*Problem details:* Reproduce exactly the lines below from the one containing "met3 | 7.00 | 39" through the one containing "No activity file", including both, and nothing else.

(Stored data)
- Opening Delimiter -
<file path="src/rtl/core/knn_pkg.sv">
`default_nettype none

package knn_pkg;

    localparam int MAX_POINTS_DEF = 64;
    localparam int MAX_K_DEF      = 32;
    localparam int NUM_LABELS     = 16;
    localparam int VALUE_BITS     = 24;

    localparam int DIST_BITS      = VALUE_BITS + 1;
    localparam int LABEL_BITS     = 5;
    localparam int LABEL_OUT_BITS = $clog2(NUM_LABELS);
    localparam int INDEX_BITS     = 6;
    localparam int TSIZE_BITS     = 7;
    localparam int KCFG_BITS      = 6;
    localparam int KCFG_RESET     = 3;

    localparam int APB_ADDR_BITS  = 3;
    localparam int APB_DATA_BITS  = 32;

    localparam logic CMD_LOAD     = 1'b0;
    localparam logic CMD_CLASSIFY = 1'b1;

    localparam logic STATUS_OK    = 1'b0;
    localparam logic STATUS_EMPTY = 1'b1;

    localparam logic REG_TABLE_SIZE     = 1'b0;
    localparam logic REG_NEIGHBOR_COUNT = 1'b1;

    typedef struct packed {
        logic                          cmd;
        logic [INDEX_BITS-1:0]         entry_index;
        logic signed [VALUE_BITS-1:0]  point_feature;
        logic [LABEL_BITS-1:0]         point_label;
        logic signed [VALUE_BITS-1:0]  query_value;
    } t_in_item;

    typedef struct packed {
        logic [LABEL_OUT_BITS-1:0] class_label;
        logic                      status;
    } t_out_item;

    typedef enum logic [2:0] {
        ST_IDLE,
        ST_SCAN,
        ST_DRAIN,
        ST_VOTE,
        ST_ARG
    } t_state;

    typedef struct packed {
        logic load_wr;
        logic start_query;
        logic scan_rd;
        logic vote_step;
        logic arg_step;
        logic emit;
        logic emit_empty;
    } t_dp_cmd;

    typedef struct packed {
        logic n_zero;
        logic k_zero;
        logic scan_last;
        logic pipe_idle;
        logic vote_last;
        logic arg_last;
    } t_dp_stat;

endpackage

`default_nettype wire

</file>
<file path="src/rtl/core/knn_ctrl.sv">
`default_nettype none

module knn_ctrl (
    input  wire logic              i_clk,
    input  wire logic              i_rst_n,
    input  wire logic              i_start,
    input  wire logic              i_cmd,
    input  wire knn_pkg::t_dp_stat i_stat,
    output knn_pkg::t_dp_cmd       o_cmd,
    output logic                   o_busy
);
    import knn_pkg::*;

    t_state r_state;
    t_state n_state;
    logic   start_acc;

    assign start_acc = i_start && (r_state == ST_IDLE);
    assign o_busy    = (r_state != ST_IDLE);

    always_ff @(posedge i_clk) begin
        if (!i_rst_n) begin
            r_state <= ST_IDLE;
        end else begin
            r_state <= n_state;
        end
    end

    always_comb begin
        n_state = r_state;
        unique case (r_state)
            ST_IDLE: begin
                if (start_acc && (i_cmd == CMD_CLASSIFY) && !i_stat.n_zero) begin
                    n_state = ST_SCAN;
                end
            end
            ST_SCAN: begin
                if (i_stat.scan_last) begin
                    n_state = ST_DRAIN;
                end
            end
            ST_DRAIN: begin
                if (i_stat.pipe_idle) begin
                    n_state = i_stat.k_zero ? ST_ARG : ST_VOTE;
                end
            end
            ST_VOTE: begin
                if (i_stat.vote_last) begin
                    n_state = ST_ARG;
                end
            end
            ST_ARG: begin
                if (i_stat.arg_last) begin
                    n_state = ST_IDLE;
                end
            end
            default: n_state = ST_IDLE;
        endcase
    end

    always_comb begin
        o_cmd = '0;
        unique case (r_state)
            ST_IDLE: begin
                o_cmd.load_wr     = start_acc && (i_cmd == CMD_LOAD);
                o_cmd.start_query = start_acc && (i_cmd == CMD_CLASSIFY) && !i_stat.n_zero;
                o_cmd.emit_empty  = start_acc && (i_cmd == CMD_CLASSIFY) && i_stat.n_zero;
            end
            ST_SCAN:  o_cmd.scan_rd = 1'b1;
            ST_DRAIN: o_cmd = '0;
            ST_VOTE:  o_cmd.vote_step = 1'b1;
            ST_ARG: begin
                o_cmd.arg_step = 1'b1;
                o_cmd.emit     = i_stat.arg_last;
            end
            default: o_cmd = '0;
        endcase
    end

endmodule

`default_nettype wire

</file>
- Closing Delimiter -
- Opening Delimiter -
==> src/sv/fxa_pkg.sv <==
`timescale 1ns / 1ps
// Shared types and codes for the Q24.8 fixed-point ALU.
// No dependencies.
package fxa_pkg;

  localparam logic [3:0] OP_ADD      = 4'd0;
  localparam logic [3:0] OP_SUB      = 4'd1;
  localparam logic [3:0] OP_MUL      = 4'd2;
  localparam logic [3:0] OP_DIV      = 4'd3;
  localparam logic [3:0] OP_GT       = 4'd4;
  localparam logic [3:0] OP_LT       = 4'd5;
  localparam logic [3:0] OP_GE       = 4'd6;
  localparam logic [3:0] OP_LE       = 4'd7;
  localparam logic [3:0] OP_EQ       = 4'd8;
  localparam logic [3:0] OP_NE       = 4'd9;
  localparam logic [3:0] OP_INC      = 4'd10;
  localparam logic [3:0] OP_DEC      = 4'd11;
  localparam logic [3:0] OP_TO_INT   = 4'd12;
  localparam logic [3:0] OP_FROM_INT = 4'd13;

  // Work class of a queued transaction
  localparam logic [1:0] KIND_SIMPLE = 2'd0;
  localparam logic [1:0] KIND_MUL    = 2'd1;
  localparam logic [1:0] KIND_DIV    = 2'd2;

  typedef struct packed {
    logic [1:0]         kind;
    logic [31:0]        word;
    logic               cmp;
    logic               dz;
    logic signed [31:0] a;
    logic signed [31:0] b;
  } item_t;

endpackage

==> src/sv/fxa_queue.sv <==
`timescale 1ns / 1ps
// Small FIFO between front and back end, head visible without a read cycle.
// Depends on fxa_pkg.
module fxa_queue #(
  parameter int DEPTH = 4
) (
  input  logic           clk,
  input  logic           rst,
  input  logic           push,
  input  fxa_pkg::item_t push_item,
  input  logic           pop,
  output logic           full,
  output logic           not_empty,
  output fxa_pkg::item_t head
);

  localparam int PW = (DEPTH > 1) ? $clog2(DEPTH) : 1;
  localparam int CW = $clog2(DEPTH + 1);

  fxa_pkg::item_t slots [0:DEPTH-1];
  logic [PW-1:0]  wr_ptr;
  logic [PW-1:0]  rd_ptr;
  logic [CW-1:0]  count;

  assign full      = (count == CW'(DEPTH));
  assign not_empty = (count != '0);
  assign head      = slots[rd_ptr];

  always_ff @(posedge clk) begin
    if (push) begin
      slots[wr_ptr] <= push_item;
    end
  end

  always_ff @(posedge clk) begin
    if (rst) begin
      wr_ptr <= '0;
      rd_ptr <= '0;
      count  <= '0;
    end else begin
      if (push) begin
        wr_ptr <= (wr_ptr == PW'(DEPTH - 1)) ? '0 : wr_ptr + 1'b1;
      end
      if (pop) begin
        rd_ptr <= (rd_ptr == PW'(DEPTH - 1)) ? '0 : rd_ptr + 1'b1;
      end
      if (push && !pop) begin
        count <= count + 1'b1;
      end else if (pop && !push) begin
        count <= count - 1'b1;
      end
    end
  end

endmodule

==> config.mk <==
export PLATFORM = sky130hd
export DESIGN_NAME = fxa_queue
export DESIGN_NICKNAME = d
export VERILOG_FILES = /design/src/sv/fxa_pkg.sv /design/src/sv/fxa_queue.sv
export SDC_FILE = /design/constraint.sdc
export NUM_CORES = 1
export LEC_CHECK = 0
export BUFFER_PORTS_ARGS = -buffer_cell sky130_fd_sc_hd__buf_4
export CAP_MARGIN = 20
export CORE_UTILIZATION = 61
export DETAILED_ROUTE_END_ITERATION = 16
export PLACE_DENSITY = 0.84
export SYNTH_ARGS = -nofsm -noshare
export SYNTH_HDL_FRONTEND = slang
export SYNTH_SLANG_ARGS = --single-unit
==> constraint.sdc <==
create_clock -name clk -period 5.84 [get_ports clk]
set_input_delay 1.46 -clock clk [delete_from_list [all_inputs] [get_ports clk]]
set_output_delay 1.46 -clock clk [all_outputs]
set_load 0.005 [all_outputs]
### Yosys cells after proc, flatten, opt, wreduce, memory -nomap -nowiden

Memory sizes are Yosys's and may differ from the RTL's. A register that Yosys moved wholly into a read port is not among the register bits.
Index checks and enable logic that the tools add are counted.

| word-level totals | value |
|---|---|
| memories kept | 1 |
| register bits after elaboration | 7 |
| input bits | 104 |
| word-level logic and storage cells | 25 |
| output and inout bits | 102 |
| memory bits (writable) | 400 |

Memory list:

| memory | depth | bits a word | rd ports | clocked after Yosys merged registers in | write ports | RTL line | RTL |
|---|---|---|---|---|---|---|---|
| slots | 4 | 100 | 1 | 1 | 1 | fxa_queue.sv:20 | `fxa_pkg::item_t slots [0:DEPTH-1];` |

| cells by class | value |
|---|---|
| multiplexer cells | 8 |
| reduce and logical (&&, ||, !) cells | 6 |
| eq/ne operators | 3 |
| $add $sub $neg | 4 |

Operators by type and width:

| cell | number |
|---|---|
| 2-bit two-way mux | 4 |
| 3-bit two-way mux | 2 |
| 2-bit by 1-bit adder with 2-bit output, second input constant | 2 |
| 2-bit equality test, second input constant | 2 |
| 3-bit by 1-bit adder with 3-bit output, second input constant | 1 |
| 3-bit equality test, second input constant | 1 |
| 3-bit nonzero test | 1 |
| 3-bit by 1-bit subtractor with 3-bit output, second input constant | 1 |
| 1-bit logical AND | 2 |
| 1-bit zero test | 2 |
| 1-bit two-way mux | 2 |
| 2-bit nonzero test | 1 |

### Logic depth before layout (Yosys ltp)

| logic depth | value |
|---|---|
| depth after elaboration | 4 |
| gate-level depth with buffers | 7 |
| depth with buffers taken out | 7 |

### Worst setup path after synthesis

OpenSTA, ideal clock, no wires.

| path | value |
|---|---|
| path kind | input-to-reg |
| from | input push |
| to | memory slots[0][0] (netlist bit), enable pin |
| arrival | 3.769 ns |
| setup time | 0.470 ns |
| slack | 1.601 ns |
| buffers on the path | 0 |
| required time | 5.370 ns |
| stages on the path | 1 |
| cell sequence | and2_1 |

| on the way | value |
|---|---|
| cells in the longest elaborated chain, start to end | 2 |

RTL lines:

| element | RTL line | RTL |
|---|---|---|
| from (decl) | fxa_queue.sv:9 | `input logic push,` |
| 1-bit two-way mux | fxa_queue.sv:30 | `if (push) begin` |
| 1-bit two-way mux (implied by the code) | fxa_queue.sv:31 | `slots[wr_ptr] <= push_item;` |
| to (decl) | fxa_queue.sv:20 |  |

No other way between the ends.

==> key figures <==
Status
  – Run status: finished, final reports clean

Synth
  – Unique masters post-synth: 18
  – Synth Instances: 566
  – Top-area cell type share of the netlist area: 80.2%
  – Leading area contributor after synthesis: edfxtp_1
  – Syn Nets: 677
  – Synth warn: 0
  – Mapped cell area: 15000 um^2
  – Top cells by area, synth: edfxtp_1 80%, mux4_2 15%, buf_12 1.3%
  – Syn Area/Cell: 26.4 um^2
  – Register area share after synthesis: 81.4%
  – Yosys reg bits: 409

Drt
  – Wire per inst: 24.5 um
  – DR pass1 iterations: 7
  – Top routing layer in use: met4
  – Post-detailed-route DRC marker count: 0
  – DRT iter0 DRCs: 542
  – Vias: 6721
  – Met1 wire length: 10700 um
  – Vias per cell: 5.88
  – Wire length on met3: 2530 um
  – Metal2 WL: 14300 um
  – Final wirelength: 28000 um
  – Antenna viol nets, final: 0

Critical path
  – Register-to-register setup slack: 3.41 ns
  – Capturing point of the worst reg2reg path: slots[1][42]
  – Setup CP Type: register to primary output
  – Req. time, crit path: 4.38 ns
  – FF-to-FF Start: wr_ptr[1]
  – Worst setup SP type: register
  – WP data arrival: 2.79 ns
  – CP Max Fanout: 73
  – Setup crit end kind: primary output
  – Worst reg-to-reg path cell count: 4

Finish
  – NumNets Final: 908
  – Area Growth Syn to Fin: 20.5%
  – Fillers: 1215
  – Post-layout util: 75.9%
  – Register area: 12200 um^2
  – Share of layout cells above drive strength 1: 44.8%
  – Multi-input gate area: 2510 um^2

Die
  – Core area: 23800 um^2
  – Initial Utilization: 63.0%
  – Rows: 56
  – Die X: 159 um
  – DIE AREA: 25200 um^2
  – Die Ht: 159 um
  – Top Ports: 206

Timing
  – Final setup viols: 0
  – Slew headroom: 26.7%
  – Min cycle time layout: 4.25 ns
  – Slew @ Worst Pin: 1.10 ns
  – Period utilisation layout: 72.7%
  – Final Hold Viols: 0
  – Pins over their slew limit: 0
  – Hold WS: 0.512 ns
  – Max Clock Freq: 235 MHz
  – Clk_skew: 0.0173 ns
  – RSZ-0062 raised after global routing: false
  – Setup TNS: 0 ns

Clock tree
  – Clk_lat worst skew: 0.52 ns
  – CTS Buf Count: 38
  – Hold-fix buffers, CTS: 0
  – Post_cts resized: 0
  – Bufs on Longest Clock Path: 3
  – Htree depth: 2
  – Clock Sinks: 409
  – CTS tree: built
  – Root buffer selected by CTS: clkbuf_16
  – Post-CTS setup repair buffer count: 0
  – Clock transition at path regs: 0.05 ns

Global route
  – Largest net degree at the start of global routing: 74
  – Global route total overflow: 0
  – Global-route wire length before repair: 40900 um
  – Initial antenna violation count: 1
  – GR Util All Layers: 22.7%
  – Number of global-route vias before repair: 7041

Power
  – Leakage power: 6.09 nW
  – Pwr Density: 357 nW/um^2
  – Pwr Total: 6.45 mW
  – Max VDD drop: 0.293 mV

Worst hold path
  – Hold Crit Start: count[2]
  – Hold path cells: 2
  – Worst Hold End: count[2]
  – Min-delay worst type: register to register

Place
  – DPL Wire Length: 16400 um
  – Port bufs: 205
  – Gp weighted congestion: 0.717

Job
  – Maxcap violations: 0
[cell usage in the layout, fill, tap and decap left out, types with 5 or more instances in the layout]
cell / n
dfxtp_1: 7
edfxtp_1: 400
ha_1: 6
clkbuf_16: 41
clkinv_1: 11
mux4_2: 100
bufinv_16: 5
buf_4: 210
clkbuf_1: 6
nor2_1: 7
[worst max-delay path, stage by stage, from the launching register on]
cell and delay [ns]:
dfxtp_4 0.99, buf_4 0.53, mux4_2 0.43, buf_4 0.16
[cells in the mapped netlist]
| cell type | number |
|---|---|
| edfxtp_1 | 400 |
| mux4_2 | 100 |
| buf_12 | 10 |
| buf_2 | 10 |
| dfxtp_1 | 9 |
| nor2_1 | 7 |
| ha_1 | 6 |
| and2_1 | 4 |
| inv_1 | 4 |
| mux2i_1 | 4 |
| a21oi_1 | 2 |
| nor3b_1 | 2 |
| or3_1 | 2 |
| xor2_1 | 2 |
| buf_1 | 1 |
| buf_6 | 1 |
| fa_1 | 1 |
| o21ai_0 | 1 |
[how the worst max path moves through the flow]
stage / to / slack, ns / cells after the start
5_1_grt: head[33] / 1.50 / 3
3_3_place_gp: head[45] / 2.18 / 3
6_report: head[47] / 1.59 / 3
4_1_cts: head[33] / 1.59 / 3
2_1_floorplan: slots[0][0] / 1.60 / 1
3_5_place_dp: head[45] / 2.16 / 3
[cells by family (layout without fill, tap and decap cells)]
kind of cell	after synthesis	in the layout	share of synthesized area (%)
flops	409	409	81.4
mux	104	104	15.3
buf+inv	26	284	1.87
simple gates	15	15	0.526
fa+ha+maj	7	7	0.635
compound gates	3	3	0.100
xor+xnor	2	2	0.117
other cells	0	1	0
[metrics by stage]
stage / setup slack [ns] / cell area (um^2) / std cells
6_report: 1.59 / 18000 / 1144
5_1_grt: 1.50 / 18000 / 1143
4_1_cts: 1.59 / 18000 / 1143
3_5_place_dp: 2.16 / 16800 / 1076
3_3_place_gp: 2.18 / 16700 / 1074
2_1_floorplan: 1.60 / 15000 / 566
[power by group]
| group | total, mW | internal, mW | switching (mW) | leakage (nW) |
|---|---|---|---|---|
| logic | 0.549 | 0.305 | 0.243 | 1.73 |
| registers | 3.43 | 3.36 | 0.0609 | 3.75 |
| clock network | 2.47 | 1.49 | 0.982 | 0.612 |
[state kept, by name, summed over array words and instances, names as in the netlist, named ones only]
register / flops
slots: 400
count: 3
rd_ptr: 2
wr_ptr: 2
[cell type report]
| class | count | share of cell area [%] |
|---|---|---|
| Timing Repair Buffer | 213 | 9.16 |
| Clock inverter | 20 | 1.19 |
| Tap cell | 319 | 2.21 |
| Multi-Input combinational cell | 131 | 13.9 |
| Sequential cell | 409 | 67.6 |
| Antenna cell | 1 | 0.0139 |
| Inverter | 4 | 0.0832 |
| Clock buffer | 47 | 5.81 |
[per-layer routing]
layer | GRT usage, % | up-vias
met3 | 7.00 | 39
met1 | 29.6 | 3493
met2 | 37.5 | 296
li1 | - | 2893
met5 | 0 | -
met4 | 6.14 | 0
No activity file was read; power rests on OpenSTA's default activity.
- Closing Delimiter -
- Opening Delimiter -
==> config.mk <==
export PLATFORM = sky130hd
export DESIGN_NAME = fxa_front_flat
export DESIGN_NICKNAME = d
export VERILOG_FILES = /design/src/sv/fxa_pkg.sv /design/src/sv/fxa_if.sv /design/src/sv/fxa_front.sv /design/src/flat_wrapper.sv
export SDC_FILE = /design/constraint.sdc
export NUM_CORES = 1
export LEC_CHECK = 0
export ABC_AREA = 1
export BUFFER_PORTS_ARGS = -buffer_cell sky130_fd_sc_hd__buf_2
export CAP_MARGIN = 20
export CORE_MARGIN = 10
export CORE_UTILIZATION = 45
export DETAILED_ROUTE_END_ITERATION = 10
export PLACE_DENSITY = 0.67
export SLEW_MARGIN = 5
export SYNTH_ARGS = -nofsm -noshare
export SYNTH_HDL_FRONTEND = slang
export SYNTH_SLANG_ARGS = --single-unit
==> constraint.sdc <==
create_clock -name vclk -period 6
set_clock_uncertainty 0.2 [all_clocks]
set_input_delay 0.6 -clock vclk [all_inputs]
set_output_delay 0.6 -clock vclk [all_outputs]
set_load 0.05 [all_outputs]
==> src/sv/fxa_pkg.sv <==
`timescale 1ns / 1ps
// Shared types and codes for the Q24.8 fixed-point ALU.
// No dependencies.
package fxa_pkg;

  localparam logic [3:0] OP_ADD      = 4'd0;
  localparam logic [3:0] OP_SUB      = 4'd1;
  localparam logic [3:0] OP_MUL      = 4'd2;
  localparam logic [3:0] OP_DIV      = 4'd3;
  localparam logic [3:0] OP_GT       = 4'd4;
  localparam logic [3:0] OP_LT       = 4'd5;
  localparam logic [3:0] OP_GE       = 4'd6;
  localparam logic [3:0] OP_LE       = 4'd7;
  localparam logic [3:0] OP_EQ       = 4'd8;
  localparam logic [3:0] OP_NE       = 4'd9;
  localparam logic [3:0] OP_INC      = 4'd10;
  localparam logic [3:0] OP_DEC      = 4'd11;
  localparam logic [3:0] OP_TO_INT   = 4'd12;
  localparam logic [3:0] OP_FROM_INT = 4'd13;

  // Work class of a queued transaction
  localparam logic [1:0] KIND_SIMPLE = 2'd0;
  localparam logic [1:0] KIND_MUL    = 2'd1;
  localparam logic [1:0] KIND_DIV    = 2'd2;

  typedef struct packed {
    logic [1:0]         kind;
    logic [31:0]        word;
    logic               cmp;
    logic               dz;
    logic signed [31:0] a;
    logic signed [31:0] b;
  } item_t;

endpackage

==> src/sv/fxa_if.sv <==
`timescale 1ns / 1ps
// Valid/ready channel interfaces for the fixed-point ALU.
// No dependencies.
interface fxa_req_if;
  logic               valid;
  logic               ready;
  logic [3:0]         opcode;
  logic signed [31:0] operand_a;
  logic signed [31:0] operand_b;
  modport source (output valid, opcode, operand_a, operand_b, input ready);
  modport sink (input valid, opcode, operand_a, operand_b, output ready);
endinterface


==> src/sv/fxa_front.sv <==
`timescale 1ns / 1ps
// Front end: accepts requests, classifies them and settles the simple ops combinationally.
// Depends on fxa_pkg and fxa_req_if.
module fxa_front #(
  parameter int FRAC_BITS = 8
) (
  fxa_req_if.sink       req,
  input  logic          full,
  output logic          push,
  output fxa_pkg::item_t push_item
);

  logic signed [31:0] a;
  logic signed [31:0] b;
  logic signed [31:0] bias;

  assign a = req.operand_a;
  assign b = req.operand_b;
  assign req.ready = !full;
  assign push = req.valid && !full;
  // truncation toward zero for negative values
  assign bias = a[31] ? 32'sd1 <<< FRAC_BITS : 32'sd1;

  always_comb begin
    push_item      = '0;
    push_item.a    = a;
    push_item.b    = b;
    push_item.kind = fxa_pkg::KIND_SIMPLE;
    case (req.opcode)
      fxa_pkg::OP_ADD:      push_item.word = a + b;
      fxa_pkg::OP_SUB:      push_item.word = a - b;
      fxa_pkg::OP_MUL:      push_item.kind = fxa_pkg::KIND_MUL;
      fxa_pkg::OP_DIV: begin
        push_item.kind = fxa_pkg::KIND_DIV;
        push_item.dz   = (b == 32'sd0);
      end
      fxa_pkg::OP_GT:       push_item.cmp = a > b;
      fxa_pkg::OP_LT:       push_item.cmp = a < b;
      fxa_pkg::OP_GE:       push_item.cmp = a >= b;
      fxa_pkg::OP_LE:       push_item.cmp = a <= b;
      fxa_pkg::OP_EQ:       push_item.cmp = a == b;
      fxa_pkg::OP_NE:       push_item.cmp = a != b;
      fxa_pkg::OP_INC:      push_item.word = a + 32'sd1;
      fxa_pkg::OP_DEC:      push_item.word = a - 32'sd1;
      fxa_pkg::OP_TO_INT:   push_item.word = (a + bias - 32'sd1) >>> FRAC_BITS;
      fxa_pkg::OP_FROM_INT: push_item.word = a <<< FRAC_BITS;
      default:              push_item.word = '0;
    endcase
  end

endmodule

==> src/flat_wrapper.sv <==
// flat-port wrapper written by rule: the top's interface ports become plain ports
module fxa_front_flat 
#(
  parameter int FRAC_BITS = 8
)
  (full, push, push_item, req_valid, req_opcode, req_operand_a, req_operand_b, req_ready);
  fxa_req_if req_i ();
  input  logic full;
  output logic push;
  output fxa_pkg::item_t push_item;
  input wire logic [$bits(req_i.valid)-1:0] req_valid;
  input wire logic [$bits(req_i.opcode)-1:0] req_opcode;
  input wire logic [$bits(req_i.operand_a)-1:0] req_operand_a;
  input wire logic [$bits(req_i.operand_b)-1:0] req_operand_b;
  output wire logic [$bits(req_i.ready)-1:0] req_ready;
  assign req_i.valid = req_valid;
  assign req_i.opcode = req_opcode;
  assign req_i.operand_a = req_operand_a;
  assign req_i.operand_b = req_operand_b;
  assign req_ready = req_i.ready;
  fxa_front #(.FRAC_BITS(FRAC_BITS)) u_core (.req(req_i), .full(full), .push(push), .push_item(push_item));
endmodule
- Closing Delimiter -
*Answer for the task:*
met3 | 7.00 | 39
met1 | 29.6 | 3493
met2 | 37.5 | 296
li1 | - | 2893
met5 | 0 | -
met4 | 6.14 | 0
No activity file was read; power rests on OpenSTA's default activity.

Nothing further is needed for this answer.